Brazil’s previous president, Jair Bolsonaro, the son of a wildcat miner, made little effort to stop garimpeiros from polluting the Amazonian ecosystem. Quite the opposite: by consistently backing the loggers, miners and ranchers who are destroying the rainforest, he turned Brazil into a global pariah. His successor, President Luiz Inácio Lula da Silva, is determined to save the Amazon and Brazil’s reputation. Since taking office in January he has been cracking down hard; some would say brutally.

“They didn’t let us take any of our things away. The fridge, the stove, the beds, the fan—even the clothes. They set off the bomb with everything still inside. They destroyed everything,” says Silvina, whose children’s barge was seized in November. Agents of IBAMA, an arm of the environment ministry charged with protecting the Amazon, ignored the sobbing of women and children as they blew a poor family’s life’s savings to fragments, she fumes.

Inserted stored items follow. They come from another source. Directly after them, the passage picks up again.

### config.mk
export PLATFORM = sky130hd
export DESIGN_NAME = tofw_div
export DESIGN_NICKNAME = d
export VERILOG_FILES = /design/src/hw/rtl/assert_macros.svh /design/src/hw/rtl/tofw_pkg.sv /design/src/hw/rtl/tofw_div.sv
export SDC_FILE = /design/constraint.sdc
export NUM_CORES = 1
export LEC_CHECK = 0
export ABC_CLOCK_PERIOD_IN_PS = 6600
export BUFFER_PORTS_ARGS = -buffer_cell sky130_fd_sc_hd__buf_4
export CAP_MARGIN = 10
export CORE_MARGIN = 8
export CORE_UTILIZATION = 25
export CTS_CLUSTER_SIZE = 25
export DETAILED_ROUTE_END_ITERATION = 16
export GPL_TIMING_DRIVEN = 0
export PLACE_DENSITY_LB_ADDON = 0.12
export REMOVE_ABC_BUFFERS = 1
export SYNTH_ARGS = -nofsm -noshare
export SYNTH_HDL_FRONTEND = slang
export SYNTH_SLANG_ARGS = --single-unit
### constraint.sdc
create_clock -name clk_i -period 6.6 [get_ports clk_i]
set_input_delay 0.66 -clock clk_i [delete_from_list [all_inputs] [get_ports clk_i]]
set_output_delay 0.66 -clock clk_i [all_outputs]
set_load 0.03 [all_outputs]
### src/hw/rtl/assert_macros.svh
// Assertion macros used by the top level of the time-of-flight weight block.
`ifndef ASSERT_MACROS_SVH
`define ASSERT_MACROS_SVH

// Check a condition at every clock edge outside reset.
`define TOFW_ASSERT(lbl, prop) \
  lbl: assert property (@(posedge clk_i) disable iff (!rst_ni) (prop)) \
    else $error("%m: check failed");

// Check that a condition implies another in the same cycle.
`define TOFW_ASSERT_IMP(lbl, ante, cons) \
  lbl: assert property (@(posedge clk_i) disable iff (!rst_ni) (ante) |-> (cons)) \
    else $error("%m: check failed");

// Check that a condition implies another in the next cycle.
`define TOFW_ASSERT_NXT(lbl, ante, cons) \
  lbl: assert property (@(posedge clk_i) disable iff (!rst_ni) (ante) |=> (cons)) \
    else $error("%m: check failed");

`endif

### src/hw/rtl/tofw_pkg.sv
// Shared constants, mass tables and status type of the time-of-flight weight block.
`default_nettype none

package tofw_pkg;

  localparam int unsigned NumHyp = 8;
  localparam int unsigned KW     = (NumHyp > 1) ? $clog2(NumHyp) : 1;
  localparam int unsigned RAW_W  = 33;
  localparam int unsigned SUM_W  = RAW_W + KW;
  localparam int unsigned DVD_W  = 64;
  localparam int unsigned DVS_W  = (SUM_W > 32) ? SUM_W : 32;
  localparam int unsigned POW_W  = 4;
  localparam logic [POW_W-1:0] PowReset = 4'd2;

  typedef struct packed {
    logic busy;
    logic done;
  } unit_sts_t;

  // Squared masses, Q32.32.
  function automatic logic [35:0] mass_sq(input logic [2:0] hyp);
    logic [35:0] v;
    unique case (hyp)
      3'd0: v = 36'd3781143081;
      3'd1: v = 36'd83667609;
      3'd2: v = 36'd1046781316;
      3'd3: v = 36'd1089;
      3'd4: v = 36'd15117686116;
      3'd5: v = 36'd33899806161;
      3'd6: v = 36'd33899437924;
      default: v = 36'd59704479025;
    endcase
    return v;
  endfunction

  // Helium hypotheses carry charge two.
  function automatic logic double_charge(input logic [2:0] hyp);
    return (hyp == 3'd6) || (hyp == 3'd7);
  endfunction

endpackage

`default_nettype wire

### src/hw/rtl/tofw_div.sv
// Bit-serial restoring divider, one quotient bit per cycle.
`default_nettype none

module tofw_div (
  input  wire logic                          clk_i,
  input  wire logic                          rst_ni,
  input  wire logic                          start_i,
  input  wire logic [tofw_pkg::DVD_W-1:0]    dividend_i,
  input  wire logic [tofw_pkg::DVS_W-1:0]    divisor_i,
  output logic      [tofw_pkg::DVD_W-1:0]    quot_o,
  output tofw_pkg::unit_sts_t                sts_o
);
  import tofw_pkg::*;

  localparam int unsigned CW = $clog2(DVD_W);

  logic [DVD_W-1:0] dvd_q, dvd_d;
  logic [DVS_W-1:0] dvs_q, dvs_d;
  logic [DVS_W-1:0] rem_q, rem_d;
  logic [CW-1:0]    cnt_q, cnt_d;
  logic             busy_q, busy_d, done_q, done_d;
  logic [DVS_W:0]   sh;

  assign sh = {rem_q, dvd_q[DVD_W-1]};

  always_comb begin
    dvd_d  = dvd_q;
    dvs_d  = dvs_q;
    rem_d  = rem_q;
    cnt_d  = cnt_q;
    busy_d = busy_q;
    done_d = 1'b0;
    if (start_i) begin
      dvd_d  = dividend_i;
      dvs_d  = divisor_i;
      rem_d  = '0;
      cnt_d  = '0;
      busy_d = 1'b1;
    end else if (busy_q) begin
      if (sh >= {1'b0, dvs_q}) begin
        rem_d = DVS_W'(sh - {1'b0, dvs_q});
        dvd_d = {dvd_q[DVD_W-2:0], 1'b1};
      end else begin
        rem_d = DVS_W'(sh);
        dvd_d = {dvd_q[DVD_W-2:0], 1'b0};
      end
      cnt_d = cnt_q + CW'(1);
      if (cnt_q == CW'(DVD_W - 1)) begin
        busy_d = 1'b0;
        done_d = 1'b1;
      end
    end
  end

  always_ff @(posedge clk_i or negedge rst_ni) begin
    if (!rst_ni) begin
      busy_q <= 1'b0;
      done_q <= 1'b0;
      cnt_q  <= '0;
    end else begin
      busy_q <= busy_d;
      done_q <= done_d;
      cnt_q  <= cnt_d;
    end
  end

  always_ff @(posedge clk_i) begin
    dvd_q <= dvd_d;
    dvs_q <= dvs_d;
    rem_q <= rem_d;
  end

  assign quot_o = dvd_q;
  assign sts_o  = '{busy: busy_q, done: done_q};

endmodule

`default_nettype wire

==> results.json <==
{
  "outcome": "finished clean",
  "slew_headroom_pct": 43.8,
  "root_buffer": "clkbuf_16",
  "vias": 6100,
  "seqPwrFrac_pct": 41.4,
  "cp_top_family": "simple AND/OR/NAND/NOR gates",
  "chipWidth_um": 195,
  "fmax_mhz": 291,
  "synth-simple-area-share_pct": 12.8,
  "endpoint_kind": "register",
  "path_class": "reg -> reg",
  "clock_sinks": 144,
  "synthCells": 754,
  "r2r_setup_slack_ns": 3.16,
  "synth_flop_cell": "edfxtp_1",
  "synth_area_leaders": "edfxtp_1 (38%), mux2_2 (9.2%), dfxtp_1 (9.0%), ha_1 (5.8%), nand2_1 (4.0%)",
  "ant_nets": 0,
  "fin_tns_setup_ns": 0,
  "fin_crit_sh_pct": 52.1,
  "setup_viol": 0,
  "routed_via_density": 4.62,
  "area_growth_pct": 27.8,
  "rows": 65,
  "h-tree-depth": 4,
  "cp.arrival_ns": 3.63,
  "track_usage_pct": 12.1,
  "crit_chain": "inv_1 > ha_1 > and2_4 > a32o_1 > a21oi_1 > a211oi_2 > o21a_1 > o211a_4 > or3_2 > mux2_2",
  "cp_slowest_stage_delay_ns": 0.83,
  "path_clk_slew_ns": 0.07,
  "switchingPower_w": 0.000841,
  "synth_top_area_share_pct": 37.6,
  "cts.path.max_buffers": 2,
  "yosys.area.top_type": "edfxtp_1",
  "overflow": 0,
  "synth.distinct_cells": 58,
  "worstMarginPinSlew_ns": 0.844,
  "initial_utilization_pct": 25.4,
  "ys_seq_area_share_pct": 49.1,
  "clock_power_share_pct": 36.1,
  "switching_share_pct": 31.4,
  "clock_latency_ns": 0.44,
  "synth_common_cells": "edfxtp_1 (100), nand2_1 (85), mux2_2 (65)",
  "clock_skew_ns": 0.0169,
  "dpl.cell_count": 1287,
  "yosysMostFrequentCell": "edfxtp_1",
  "port_buffers": 168,
  "power_density_mw_per_mm2": 262,
  "cts_tree": "done",
  "yosys_warnings": 0,
  "grt_max_degree": 86,
  "gp_congestion": 0.806,
  "synthAdderAreaFrac_pct": 6.05,
  "instances_no_fill": 1320,
  "antenna_found_initial": 0,
  "p_leak_nw": 4.26,
  "required_ns": 6.80,
  "rsz0062_at_grt": "false",
  "synth-async-reset-ratio_pct": 5.56,
  "die_area_mm2": 0.0379,
  "pin_count": 169,
  "drive_gt1_share_pct": 30.7,
  "antenna_cells": 0,
  "fin_crit_ns": 3.44,
  "core_area_mm2": 0.0315,
  "synth_compound_area_share_pct": 13.6,
  "drtIter0Drc": 291,
  "combPwrFrac_pct": 22.5,
  "synth_top_family_by_area": "compound AO/OA/AOI/OAI gates",
  "min_path_type": "in -> reg",
  "cts_setup_buffers": 0,
  "synth.avg_cell_area_um2": 10.6,
  "hold_violations": 0,
  "drt-total-wl_um": 22900,
  "grt_pass1_wl_um": 36800,
  "synth_xor_area_share_pct": 3.95,
  "slew_violations": 0,
  "grt_pass1_vias": 6699,
  "cp_max_fo": 34,
  "peakVddDrop_uv": 164,
  "maxCapViolCount": 0,
  "cp_slowest_cell": "or3_2",
  "synthMuxAreaShare_pct": 9.67,
  "crit_buf_inv": 1,
  "cts_buffers": 17,
  "final_nets": 1046,
  "intPower_w": 0.00184,
  "synth_edf_count": 100,
  "first_pass_iters": 6,
  "worstSetupStartpointType": "register",
  "wl_per_cell_um": 17.4,
  "drc": 0,
  "synth_seq_cells": 144,
  "syn-cell-area_mm2": 0.00799,
  "die_h_um": 195,
  "hpwl_um": 16700
}
-- worst paths after layout --
check	from	endpoint	cells past startpoint
hold reg to reg	rem_q[1]	rem_q[1]	2
min in group asynchronous	rst_ni	cnt_q[4]	2
hold / removal	divisor_i[29]	dvs_q[29]	1
setup reg to reg	dvs_q[21]	quot_o[0]	10
max in group asynchronous	rst_ni	busy_q	2
setup / recovery	dvs_q[21]	quot_o[0]	10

Such muscular tactics have had an effect. “Business is bad,” says the manager of a shop selling kit to garimpeiros in Humaitá, a gold-mining town. The store is almost empty. Hardly anyone browses its pumps, hard hats, plastic pipes, ropes, pulleys and spanners. Artisanal mining in the area has fallen by 70%, he estimates. “We’re terrified,” says João, owner of a barge that has not yet been blown up, a clanking, rickety wooden structure that is steadily poisoning a patch of river where pink dolphins frolic. “Lula is a bad president.”

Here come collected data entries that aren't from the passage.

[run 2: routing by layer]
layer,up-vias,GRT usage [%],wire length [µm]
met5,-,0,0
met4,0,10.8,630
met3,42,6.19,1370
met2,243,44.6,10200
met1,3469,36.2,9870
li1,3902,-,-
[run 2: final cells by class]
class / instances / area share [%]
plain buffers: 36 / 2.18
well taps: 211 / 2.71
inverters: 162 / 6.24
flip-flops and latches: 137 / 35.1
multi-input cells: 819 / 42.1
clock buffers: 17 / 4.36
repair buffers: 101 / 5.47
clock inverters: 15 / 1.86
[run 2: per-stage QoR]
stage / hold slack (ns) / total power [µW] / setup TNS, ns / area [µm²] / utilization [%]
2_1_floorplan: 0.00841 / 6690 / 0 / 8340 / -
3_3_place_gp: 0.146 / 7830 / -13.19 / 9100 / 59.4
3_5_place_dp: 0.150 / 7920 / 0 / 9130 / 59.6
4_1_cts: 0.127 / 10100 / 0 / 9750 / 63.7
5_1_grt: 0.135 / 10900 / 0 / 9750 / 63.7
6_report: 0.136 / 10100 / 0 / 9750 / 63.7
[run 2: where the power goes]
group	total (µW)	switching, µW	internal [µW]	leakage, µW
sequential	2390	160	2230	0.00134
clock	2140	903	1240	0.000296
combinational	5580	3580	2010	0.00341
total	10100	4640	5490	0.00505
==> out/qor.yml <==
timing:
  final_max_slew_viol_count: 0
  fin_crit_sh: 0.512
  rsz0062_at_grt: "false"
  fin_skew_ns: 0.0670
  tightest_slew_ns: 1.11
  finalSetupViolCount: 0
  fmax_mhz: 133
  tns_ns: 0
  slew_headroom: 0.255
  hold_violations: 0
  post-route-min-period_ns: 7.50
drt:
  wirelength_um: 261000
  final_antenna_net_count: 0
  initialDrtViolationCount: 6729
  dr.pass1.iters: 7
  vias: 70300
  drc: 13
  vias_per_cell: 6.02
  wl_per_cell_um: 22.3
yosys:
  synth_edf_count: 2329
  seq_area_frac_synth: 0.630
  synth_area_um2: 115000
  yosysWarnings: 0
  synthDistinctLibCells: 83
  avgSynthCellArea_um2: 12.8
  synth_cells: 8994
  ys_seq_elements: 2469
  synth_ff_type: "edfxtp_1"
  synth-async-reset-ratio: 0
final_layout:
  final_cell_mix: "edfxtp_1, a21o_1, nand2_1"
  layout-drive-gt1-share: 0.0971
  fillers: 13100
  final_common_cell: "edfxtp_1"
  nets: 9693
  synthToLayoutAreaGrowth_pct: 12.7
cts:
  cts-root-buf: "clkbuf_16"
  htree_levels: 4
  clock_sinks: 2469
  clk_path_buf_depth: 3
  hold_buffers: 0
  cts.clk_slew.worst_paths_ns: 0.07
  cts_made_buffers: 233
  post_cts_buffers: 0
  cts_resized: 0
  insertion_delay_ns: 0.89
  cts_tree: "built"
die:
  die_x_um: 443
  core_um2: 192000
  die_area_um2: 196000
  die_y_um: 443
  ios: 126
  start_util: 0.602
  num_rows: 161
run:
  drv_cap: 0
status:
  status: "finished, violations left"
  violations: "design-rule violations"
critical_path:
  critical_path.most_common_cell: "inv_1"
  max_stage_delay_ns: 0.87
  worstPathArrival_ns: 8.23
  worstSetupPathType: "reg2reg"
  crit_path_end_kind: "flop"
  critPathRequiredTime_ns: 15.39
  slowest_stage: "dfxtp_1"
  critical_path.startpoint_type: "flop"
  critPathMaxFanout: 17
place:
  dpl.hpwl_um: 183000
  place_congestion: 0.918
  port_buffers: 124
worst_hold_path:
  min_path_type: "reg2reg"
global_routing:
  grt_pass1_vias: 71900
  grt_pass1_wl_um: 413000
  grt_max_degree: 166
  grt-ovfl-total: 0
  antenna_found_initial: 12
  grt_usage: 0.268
--- src/sv/ttac_pkg.sv ---
package ttac_pkg;

  localparam int unsigned QueueDepth = 2;
  localparam int unsigned QueuePtrBits = $clog2(QueueDepth);
  localparam int unsigned QueueCntBits = $clog2(QueueDepth + 1);

  localparam logic [7:0] CH_NUL      = 8'h00;
  localparam logic [7:0] CH_TAB      = 8'h09;
  localparam logic [7:0] CH_NL       = 8'h0A;
  localparam logic [7:0] CH_ESC      = 8'h1B;
  localparam logic [7:0] CH_LBRACKET = 8'h5B;
  localparam logic [7:0] CH_M        = 8'h6D;
  localparam logic [7:0] CH_ZERO     = 8'h30;
  localparam logic [7:0] CH_NINE     = 8'h39;
  localparam logic [7:0] FINAL_LO    = 8'h40;
  localparam logic [7:0] FINAL_HI    = 8'h7E;

  localparam logic [6:0] PARAM_MAX   = 7'd127;

  localparam logic [3:0] FG_RESET    = 4'd7;
  localparam logic [3:0] BG_RESET    = 4'd0;

  localparam logic [7:0] COLUMNS_RESET = 8'd80;
  localparam logic [7:0] ROWS_RESET    = 8'd25;

  localparam logic [7:0] CFG_COLUMNS = 8'd0;
  localparam logic [7:0] CFG_ROWS    = 8'd1;

  // SGR color number to attribute color
  localparam logic [2:0] COLOR_MAP [8] = '{3'd0, 3'd4, 3'd2, 3'd6, 3'd1, 3'd5, 3'd3, 3'd7};

  typedef enum logic [1:0] {
    PH_NORMAL = 2'd0,
    PH_ESC    = 2'd1,
    PH_CSI    = 2'd2
  } phase_t;

  typedef enum logic [1:0] {
    OP_NONE  = 2'd0,
    OP_TAB   = 2'd1,
    OP_NL    = 2'd2,
    OP_PRINT = 2'd3
  } op_t;

  typedef struct packed {
    logic [3:0] fg;
    logic [3:0] bg;
  } colors_t;

  typedef struct packed {
    op_t        op;
    logic [7:0] glyph;
    logic [7:0] attr;
  } q_entry_t;

  typedef struct packed {
    logic full;
    logic empty;
  } q_status_t;

  function automatic colors_t sgr_apply(input logic [6:0] code, input colors_t c);
    colors_t    r;
    logic [6:0] off;
    r = c;
    off = '0;
    if (code == 7'd0 || code == 7'd22) begin
      r.fg = FG_RESET;
      r.bg = BG_RESET;
    end else if (code == 7'd1) begin
      r.fg = c.fg | 4'd8;
    end else if (code == 7'd2 || code == 7'd21) begin
      r.fg = c.fg & 4'd7;
    end else if (code == 7'd7 || code == 7'd27) begin
      r.fg = c.bg;
      r.bg = c.fg;
    end else if (code == 7'd39) begin
      r.fg = FG_RESET;
    end else if (code == 7'd49) begin
      r.bg = BG_RESET;
    end else if (code inside {[7'd30:7'd37]}) begin
      off = code - 7'd30;
      r.fg = {1'b0, COLOR_MAP[off[2:0]]};
    end else if (code inside {[7'd40:7'd47]}) begin
      off = code - 7'd40;
      r.bg = {1'b0, COLOR_MAP[off[2:0]]};
    end else if (code inside {[7'd90:7'd97]}) begin
      off = code - 7'd90;
      r.fg = {1'b1, COLOR_MAP[off[2:0]]};
    end else if (code inside {[7'd100:7'd107]}) begin
      off = code - 7'd100;
      r.bg = {1'b1, COLOR_MAP[off[2:0]]};
    end
    return r;
  endfunction

endpackage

As such angry reactions suggest, Lula’s efforts to preserve the Amazon are making a difference—as he will boast at the COP28 climate conference this week. The pace of deforestation fell by nearly 50% in the first eight months of 2023 compared with the previous year, according to satellite data from Brazil’s space-research agency, INPE.

image: The Economist

This matters. The Amazon contains 40% of the world’s remaining rainforest, and 25% of its terrestrial biodiversity. It is a gigantic store of carbon, so its destruction hastens global warming. Its trees throw up 20bn tonnes of moisture a day into a “sky river”, which then waters both the forest itself and farmland across South America.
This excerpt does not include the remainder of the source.